INFORMATION PROVIDED:
————

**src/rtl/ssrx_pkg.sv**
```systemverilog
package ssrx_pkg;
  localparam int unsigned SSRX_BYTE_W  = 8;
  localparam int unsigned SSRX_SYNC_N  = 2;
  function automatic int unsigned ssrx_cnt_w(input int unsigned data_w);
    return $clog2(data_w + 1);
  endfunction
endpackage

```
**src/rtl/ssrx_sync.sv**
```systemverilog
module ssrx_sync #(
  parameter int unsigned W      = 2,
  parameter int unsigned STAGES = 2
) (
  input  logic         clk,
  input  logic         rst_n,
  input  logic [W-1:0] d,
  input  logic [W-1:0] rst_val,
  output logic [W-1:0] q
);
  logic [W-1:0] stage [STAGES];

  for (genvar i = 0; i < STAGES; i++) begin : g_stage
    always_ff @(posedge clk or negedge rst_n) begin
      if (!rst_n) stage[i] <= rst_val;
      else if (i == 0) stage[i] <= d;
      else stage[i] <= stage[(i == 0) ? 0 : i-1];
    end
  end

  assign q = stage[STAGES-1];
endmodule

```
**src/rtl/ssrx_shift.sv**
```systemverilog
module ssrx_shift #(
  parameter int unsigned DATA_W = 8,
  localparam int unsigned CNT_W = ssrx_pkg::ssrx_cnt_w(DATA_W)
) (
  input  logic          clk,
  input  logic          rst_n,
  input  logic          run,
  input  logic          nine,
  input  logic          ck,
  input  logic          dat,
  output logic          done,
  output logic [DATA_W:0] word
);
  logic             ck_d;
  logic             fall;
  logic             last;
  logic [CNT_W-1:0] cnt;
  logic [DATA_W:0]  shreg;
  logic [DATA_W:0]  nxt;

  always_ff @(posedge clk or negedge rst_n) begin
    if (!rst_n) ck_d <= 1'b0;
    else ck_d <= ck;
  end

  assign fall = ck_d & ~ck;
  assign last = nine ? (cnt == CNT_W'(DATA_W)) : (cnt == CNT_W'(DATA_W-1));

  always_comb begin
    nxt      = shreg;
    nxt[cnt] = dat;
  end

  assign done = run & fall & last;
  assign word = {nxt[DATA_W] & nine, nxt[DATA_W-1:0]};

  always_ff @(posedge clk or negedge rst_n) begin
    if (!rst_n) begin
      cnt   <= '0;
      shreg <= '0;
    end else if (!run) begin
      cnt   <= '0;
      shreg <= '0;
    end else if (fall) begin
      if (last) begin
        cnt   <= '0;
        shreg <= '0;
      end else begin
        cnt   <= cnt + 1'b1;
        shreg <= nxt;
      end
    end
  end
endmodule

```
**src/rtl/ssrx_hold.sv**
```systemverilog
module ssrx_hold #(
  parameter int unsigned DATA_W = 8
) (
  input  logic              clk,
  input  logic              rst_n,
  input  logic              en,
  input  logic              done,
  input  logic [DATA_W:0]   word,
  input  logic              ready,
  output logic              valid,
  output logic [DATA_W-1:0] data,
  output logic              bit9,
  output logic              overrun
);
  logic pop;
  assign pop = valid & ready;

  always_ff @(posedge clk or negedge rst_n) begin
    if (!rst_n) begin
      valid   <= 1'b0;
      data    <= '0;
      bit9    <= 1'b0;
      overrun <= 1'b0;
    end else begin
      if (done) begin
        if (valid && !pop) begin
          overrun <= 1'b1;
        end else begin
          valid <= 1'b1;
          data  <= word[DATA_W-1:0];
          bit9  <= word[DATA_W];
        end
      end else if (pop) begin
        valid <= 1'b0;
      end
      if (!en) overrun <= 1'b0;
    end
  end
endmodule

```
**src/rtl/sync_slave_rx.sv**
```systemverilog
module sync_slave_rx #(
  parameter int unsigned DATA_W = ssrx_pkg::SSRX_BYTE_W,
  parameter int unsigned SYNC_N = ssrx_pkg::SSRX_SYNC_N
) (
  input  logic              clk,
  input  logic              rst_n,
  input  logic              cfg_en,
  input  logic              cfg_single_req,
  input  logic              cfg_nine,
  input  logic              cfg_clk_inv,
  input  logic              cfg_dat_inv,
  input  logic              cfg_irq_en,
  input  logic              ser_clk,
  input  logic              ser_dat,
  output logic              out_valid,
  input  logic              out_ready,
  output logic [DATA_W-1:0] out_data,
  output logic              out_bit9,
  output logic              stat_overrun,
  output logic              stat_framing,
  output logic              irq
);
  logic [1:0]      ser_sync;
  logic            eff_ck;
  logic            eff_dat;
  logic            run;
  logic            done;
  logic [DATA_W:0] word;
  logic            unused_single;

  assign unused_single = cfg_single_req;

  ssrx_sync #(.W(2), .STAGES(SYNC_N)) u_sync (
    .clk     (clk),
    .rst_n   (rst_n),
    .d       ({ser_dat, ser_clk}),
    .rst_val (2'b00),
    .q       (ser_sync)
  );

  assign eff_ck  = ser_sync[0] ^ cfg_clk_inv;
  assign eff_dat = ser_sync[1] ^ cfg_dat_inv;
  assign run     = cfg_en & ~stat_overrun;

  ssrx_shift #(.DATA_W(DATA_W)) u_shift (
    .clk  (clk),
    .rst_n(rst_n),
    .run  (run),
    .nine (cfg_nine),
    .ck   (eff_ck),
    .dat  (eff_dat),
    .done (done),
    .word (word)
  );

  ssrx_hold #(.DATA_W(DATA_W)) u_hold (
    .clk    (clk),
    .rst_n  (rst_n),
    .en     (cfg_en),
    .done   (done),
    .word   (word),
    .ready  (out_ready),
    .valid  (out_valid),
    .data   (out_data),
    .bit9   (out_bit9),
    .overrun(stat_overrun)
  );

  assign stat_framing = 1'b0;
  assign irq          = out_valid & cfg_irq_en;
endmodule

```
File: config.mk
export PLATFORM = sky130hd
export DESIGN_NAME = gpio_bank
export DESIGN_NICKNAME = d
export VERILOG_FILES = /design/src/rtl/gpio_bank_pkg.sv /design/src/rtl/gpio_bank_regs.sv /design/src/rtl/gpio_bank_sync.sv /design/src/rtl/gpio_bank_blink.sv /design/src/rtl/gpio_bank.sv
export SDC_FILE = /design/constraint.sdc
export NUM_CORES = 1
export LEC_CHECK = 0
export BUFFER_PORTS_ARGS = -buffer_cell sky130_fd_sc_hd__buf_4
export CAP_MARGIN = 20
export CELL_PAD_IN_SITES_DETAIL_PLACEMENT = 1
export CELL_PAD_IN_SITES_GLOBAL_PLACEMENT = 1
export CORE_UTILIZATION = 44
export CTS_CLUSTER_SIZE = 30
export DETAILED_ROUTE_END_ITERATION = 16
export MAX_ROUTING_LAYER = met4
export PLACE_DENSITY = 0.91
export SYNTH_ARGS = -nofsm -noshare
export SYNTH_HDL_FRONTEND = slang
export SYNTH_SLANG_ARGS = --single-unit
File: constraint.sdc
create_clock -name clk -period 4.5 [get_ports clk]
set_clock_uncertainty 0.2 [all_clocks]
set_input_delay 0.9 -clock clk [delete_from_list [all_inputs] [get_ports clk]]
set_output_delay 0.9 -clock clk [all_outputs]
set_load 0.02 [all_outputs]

————

What number of lines in the records hold the word "STAGES"? Reply with that number alone.

5